Stored data entries:
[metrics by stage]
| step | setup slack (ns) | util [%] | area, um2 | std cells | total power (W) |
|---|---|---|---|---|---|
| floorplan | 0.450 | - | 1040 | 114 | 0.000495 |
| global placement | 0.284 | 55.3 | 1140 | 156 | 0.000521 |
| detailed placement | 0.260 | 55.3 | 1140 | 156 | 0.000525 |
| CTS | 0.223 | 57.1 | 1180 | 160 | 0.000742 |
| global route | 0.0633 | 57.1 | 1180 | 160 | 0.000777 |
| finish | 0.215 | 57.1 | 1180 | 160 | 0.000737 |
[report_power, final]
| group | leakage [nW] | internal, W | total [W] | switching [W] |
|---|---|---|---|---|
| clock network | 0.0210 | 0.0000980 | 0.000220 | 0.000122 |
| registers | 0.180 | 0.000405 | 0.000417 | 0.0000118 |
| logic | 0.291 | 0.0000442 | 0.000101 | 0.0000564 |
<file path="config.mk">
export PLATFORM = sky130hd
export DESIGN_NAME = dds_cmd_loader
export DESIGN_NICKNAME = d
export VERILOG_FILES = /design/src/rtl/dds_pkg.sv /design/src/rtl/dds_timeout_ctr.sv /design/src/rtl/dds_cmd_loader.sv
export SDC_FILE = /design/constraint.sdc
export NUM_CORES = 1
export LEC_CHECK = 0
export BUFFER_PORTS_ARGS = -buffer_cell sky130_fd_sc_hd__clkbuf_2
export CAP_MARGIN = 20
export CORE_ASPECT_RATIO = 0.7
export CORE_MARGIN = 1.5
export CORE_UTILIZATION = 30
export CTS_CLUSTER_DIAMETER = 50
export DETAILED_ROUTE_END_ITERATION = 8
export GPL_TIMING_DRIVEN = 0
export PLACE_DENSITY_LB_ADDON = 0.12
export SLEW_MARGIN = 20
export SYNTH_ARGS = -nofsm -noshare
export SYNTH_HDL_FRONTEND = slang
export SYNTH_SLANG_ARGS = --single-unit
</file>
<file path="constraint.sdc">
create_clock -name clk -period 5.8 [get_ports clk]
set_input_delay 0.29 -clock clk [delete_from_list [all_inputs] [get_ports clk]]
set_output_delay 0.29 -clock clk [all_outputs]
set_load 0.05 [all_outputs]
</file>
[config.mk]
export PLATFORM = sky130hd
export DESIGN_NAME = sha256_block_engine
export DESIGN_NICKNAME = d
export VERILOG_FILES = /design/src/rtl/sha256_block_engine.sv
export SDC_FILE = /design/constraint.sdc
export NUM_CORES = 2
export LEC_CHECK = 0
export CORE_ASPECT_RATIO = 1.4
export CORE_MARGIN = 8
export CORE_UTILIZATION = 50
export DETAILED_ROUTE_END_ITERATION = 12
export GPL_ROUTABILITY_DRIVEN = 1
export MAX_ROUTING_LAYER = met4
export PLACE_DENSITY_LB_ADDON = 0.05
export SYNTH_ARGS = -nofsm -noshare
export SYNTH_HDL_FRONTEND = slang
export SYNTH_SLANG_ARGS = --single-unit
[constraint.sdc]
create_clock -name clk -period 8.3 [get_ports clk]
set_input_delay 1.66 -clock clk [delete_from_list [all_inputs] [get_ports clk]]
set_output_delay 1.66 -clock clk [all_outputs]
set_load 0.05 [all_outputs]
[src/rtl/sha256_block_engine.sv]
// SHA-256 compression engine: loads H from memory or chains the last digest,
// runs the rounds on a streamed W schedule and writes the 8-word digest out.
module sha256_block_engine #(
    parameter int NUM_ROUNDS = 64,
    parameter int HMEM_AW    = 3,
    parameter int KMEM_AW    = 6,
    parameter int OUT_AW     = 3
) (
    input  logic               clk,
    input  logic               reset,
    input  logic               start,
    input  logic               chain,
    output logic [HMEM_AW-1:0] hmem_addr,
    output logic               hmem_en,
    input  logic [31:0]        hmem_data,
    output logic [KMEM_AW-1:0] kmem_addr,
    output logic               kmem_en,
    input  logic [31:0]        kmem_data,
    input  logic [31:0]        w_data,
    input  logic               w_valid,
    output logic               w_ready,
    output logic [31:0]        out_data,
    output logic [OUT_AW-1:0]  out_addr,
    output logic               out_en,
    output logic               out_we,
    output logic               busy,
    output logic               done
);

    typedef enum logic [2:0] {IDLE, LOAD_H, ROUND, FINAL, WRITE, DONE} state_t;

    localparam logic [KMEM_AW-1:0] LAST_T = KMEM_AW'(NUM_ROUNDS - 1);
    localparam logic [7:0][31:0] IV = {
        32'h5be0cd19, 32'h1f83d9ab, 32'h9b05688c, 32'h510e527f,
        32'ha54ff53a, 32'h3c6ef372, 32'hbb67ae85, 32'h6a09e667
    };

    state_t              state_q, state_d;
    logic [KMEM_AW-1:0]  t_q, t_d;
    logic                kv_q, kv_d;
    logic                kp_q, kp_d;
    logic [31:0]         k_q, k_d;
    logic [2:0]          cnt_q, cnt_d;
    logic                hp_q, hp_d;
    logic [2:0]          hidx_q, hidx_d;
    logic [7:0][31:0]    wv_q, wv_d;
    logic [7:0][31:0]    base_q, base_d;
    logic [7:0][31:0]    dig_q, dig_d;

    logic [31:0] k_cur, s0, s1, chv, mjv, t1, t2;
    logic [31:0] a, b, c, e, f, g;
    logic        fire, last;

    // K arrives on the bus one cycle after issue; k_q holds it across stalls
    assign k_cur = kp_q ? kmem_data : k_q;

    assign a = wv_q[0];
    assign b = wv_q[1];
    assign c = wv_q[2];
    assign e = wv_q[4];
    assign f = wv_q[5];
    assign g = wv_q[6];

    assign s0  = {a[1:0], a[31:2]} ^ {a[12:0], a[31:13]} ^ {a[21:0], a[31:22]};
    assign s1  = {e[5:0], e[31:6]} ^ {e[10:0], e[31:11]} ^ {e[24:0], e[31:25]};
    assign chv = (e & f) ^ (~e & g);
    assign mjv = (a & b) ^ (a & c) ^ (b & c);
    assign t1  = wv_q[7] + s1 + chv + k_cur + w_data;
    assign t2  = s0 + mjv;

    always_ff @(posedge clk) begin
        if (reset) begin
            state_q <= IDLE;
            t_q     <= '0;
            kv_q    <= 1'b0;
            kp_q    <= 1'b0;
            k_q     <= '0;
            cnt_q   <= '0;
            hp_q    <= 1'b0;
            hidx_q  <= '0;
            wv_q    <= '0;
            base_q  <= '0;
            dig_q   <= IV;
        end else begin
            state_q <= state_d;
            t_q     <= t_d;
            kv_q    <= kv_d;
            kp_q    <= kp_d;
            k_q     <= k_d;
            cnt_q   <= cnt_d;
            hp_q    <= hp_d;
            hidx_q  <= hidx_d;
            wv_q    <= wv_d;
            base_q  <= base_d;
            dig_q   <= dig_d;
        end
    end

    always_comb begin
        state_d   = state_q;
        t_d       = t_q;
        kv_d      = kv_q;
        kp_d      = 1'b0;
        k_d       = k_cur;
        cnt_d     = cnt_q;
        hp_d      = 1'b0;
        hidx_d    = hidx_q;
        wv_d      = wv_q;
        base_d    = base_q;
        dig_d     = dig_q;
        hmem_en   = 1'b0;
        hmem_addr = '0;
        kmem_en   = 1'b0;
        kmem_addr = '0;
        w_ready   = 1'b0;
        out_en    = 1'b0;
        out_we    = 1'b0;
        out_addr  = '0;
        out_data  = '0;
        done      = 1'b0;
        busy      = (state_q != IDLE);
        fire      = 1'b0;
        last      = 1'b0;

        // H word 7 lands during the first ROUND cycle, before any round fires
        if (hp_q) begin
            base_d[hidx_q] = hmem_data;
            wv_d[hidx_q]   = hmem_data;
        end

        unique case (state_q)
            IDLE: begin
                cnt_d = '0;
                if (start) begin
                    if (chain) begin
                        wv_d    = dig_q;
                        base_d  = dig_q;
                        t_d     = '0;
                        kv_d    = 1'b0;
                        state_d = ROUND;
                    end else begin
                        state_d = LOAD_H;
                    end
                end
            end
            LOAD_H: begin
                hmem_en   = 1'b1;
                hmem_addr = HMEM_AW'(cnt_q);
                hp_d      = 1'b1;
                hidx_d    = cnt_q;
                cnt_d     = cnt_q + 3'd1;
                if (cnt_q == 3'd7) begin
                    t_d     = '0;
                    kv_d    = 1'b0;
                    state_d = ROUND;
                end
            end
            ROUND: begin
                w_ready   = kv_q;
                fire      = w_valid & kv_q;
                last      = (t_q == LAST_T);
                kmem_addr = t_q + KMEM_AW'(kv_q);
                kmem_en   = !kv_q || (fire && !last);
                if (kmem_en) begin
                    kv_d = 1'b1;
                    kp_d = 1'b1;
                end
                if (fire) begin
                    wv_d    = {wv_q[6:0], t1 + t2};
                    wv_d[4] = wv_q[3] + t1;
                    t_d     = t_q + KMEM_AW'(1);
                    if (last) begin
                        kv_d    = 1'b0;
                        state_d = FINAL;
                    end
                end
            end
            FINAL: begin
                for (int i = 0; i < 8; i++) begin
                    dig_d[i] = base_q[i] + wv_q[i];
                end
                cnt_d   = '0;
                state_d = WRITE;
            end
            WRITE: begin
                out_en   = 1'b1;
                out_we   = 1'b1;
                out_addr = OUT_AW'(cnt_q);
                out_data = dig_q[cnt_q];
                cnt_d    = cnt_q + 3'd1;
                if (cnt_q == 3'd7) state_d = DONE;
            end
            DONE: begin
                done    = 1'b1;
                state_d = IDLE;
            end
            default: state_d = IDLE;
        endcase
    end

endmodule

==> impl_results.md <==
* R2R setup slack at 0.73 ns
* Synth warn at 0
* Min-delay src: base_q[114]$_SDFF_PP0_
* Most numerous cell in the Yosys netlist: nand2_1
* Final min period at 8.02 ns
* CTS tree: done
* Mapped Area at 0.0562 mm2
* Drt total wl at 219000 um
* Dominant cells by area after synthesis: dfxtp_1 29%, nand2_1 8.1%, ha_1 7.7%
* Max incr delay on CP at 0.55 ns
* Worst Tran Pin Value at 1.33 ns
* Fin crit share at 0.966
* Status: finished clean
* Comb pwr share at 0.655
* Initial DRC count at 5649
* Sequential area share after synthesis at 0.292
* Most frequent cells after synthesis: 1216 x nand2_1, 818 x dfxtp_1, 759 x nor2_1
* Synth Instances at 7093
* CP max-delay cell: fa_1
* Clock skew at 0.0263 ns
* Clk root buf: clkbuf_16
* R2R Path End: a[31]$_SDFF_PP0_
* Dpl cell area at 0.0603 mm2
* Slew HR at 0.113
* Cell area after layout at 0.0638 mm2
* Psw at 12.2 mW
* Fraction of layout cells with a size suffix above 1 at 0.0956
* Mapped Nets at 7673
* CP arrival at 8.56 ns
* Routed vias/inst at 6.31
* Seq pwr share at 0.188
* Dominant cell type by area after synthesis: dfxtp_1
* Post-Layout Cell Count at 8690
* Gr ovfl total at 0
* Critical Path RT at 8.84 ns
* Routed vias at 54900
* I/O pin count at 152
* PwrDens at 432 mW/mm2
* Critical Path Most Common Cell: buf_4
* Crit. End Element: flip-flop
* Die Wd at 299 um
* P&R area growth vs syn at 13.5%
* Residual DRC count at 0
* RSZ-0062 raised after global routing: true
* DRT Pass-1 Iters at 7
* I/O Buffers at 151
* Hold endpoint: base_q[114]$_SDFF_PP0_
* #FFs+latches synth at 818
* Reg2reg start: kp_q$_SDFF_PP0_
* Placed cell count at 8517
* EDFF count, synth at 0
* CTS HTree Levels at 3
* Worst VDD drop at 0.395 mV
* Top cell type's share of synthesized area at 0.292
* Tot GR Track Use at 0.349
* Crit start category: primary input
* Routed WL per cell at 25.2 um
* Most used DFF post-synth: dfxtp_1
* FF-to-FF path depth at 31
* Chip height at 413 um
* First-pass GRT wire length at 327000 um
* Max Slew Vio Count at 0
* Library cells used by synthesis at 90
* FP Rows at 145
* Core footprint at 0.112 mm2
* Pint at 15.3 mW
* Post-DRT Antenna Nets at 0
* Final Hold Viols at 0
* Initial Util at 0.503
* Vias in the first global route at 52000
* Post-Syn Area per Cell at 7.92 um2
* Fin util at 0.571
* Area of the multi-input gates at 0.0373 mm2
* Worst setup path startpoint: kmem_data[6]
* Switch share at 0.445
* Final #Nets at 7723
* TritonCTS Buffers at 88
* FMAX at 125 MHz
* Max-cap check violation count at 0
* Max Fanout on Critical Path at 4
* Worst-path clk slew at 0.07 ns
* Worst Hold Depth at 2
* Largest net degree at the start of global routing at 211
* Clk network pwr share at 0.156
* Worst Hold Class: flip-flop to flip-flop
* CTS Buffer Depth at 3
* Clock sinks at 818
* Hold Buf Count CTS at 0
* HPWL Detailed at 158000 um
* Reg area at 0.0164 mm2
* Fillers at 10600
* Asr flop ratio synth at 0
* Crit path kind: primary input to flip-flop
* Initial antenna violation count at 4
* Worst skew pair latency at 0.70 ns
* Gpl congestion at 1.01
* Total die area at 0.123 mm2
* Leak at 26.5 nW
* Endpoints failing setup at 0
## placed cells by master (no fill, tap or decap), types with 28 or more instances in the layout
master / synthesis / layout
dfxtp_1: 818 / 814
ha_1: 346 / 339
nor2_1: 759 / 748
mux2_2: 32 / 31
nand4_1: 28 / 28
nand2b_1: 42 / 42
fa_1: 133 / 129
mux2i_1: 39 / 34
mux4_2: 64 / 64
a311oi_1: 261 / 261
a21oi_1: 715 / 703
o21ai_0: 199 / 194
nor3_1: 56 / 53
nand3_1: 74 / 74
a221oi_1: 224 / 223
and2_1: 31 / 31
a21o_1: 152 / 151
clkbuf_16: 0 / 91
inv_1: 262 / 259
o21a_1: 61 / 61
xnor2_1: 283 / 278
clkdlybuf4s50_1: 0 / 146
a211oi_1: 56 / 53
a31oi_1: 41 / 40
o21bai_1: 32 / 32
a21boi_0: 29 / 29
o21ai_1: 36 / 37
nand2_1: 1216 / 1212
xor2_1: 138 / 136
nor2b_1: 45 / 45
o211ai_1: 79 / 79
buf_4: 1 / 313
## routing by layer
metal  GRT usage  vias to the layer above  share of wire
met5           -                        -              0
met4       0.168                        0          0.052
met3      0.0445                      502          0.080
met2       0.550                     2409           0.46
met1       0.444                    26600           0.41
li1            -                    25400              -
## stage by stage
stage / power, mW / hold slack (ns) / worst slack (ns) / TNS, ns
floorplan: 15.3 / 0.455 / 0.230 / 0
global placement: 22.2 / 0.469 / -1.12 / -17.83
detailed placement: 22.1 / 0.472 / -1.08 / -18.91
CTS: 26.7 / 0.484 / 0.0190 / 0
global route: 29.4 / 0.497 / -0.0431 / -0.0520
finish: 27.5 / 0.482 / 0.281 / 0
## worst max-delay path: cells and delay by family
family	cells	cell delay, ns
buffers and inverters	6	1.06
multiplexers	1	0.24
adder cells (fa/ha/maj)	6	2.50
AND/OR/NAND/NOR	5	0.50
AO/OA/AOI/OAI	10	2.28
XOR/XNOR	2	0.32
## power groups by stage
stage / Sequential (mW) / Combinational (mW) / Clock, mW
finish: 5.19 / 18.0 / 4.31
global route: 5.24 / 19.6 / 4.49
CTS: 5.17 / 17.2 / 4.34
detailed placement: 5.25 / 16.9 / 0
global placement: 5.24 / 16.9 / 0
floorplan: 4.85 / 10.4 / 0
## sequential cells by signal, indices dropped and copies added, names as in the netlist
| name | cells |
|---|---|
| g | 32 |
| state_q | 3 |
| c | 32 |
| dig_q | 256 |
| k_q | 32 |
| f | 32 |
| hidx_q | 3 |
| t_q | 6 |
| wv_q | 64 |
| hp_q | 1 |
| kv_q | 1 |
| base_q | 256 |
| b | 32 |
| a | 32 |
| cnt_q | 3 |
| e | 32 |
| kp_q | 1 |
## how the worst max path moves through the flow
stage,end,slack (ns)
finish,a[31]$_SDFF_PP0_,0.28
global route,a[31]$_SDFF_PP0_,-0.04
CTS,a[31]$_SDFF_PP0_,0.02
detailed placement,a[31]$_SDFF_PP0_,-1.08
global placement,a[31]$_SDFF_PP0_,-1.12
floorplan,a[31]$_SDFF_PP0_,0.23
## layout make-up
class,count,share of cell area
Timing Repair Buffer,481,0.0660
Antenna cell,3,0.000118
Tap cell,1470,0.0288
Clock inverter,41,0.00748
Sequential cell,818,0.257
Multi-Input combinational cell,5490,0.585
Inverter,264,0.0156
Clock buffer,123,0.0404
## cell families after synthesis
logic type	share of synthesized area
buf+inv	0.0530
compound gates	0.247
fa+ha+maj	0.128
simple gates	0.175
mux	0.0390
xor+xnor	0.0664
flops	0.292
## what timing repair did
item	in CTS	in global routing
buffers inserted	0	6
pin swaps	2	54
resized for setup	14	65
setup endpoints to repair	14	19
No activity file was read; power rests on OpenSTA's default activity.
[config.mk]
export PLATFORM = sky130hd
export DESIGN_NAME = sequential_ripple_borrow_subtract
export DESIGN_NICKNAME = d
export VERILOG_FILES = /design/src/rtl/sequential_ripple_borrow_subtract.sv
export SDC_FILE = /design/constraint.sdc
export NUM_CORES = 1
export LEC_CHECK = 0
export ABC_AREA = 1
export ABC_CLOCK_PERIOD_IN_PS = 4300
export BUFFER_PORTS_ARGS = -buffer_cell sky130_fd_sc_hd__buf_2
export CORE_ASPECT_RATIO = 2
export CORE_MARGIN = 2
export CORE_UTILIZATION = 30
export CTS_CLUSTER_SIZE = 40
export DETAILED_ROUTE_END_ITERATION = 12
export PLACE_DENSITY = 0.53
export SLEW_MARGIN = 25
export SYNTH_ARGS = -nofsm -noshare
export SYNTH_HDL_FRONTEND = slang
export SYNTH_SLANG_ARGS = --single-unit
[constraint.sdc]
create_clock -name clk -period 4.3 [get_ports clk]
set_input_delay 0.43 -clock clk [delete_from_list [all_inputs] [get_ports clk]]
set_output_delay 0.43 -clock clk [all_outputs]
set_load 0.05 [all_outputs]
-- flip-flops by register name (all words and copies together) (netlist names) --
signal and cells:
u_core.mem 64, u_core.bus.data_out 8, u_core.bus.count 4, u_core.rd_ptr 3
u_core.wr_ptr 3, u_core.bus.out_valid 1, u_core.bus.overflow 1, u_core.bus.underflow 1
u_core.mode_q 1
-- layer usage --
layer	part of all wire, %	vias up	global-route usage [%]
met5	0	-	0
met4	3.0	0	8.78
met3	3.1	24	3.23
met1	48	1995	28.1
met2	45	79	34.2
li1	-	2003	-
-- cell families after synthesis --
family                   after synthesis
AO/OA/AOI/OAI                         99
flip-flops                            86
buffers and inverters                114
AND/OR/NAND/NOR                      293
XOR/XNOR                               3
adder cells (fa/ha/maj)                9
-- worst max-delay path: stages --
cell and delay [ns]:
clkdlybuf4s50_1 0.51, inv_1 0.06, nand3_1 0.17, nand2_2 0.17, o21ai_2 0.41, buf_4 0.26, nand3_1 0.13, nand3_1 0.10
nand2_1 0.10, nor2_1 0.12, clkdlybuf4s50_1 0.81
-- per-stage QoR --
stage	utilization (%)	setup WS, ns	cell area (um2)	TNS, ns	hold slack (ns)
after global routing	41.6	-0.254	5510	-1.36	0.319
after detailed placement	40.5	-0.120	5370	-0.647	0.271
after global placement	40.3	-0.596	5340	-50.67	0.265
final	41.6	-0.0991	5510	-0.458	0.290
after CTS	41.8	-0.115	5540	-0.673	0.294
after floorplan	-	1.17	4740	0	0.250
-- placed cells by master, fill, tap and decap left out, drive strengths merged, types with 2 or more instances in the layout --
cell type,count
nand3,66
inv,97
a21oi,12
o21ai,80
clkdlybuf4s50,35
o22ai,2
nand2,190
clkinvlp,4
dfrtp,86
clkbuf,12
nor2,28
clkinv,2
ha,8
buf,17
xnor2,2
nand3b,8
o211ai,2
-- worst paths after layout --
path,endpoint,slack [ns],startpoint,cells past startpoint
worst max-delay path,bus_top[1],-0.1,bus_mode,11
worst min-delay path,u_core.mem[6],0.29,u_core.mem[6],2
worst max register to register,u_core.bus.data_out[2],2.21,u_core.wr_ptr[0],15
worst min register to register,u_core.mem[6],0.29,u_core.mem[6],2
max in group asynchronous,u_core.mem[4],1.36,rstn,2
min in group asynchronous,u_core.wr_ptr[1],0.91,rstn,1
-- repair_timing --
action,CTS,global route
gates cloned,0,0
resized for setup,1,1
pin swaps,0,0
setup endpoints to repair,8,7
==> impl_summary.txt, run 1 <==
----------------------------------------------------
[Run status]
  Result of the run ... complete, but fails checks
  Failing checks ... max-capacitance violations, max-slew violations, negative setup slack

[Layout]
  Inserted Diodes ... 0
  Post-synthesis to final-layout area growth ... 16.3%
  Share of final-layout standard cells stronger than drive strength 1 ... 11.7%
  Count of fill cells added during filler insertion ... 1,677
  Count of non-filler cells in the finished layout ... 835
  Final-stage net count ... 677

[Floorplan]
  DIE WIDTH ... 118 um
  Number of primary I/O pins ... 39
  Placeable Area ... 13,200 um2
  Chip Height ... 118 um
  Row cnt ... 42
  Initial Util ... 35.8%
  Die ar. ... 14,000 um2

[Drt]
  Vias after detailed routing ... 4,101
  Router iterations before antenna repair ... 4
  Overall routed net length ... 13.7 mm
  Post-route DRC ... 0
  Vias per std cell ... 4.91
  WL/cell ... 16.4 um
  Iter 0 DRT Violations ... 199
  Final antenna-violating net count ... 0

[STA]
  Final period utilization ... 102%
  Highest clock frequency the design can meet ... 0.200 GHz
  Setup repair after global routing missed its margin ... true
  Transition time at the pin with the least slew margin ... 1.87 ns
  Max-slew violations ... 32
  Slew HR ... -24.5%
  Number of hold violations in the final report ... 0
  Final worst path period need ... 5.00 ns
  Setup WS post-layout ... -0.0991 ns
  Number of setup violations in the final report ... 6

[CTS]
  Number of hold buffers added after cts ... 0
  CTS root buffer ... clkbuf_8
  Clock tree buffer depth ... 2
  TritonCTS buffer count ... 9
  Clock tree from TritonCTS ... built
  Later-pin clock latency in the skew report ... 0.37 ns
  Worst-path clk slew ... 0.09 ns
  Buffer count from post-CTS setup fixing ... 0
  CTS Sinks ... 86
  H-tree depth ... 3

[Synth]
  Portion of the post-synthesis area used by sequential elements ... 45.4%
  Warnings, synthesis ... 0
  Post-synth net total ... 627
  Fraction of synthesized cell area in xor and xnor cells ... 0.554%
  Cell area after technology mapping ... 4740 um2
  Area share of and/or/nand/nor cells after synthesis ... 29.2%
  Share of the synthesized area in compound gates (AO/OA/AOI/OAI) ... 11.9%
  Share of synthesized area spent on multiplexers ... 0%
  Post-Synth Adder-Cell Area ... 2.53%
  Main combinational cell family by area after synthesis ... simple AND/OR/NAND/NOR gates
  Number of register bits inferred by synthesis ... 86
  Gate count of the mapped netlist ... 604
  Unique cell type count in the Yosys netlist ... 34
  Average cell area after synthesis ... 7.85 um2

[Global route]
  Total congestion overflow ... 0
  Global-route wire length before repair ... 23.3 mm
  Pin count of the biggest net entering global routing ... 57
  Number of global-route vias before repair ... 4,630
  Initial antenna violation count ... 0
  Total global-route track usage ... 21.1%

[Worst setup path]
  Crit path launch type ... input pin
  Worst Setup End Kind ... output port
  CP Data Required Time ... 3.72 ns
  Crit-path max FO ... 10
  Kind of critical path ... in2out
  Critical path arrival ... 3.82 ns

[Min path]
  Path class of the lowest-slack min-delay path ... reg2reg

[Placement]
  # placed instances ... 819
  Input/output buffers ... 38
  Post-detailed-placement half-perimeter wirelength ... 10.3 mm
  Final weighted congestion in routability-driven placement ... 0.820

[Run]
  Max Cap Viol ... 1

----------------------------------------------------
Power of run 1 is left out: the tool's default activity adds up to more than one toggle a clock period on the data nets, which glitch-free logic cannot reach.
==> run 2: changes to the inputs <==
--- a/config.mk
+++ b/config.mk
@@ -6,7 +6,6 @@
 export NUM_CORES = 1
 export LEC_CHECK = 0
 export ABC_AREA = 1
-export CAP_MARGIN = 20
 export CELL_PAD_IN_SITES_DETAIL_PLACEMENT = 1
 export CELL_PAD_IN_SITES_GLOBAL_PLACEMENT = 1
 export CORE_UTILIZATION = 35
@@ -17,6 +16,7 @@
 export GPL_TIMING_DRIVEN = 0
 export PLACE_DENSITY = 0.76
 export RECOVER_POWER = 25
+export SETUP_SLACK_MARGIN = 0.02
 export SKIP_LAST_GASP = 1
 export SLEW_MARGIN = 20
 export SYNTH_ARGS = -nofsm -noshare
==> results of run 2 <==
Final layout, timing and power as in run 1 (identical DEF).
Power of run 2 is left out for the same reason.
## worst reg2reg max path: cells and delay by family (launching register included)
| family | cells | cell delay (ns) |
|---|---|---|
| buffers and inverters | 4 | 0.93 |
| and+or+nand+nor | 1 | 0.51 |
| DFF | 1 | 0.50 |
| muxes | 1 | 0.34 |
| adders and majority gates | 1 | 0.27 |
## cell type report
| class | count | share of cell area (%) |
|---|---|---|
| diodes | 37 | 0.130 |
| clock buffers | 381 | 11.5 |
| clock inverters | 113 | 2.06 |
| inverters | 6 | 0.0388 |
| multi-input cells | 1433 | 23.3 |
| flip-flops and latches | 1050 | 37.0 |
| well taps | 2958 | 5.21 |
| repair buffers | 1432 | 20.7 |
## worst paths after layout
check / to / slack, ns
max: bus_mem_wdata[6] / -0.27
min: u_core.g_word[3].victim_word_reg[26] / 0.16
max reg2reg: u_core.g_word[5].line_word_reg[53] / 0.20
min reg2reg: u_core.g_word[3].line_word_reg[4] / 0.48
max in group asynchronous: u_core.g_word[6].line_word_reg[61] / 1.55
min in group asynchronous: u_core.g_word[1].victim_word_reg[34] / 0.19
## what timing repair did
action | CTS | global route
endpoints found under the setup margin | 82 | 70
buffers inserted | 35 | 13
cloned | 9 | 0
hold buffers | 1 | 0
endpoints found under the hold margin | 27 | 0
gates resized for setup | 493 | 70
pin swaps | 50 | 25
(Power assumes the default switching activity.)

#### Exercise goal
Your answer must consist solely of the lines above between the line holding "Number of global-route" and the line holding "Post-detailed-placement half-perimeter wirelength", inclusive, copied exactly.

#### Solution for this task
  Number of global-route vias before repair ... 4,630
  Initial antenna violation count ... 0
  Total global-route track usage ... 21.1%

[Worst setup path]
  Crit path launch type ... input pin
  Worst Setup End Kind ... output port
  CP Data Required Time ... 3.72 ns
  Crit-path max FO ... 10
  Kind of critical path ... in2out
  Critical path arrival ... 3.82 ns

[Min path]
  Path class of the lowest-slack min-delay path ... reg2reg

[Placement]
  # placed instances ... 819
  Input/output buffers ... 38
  Post-detailed-placement half-perimeter wirelength ... 10.3 mm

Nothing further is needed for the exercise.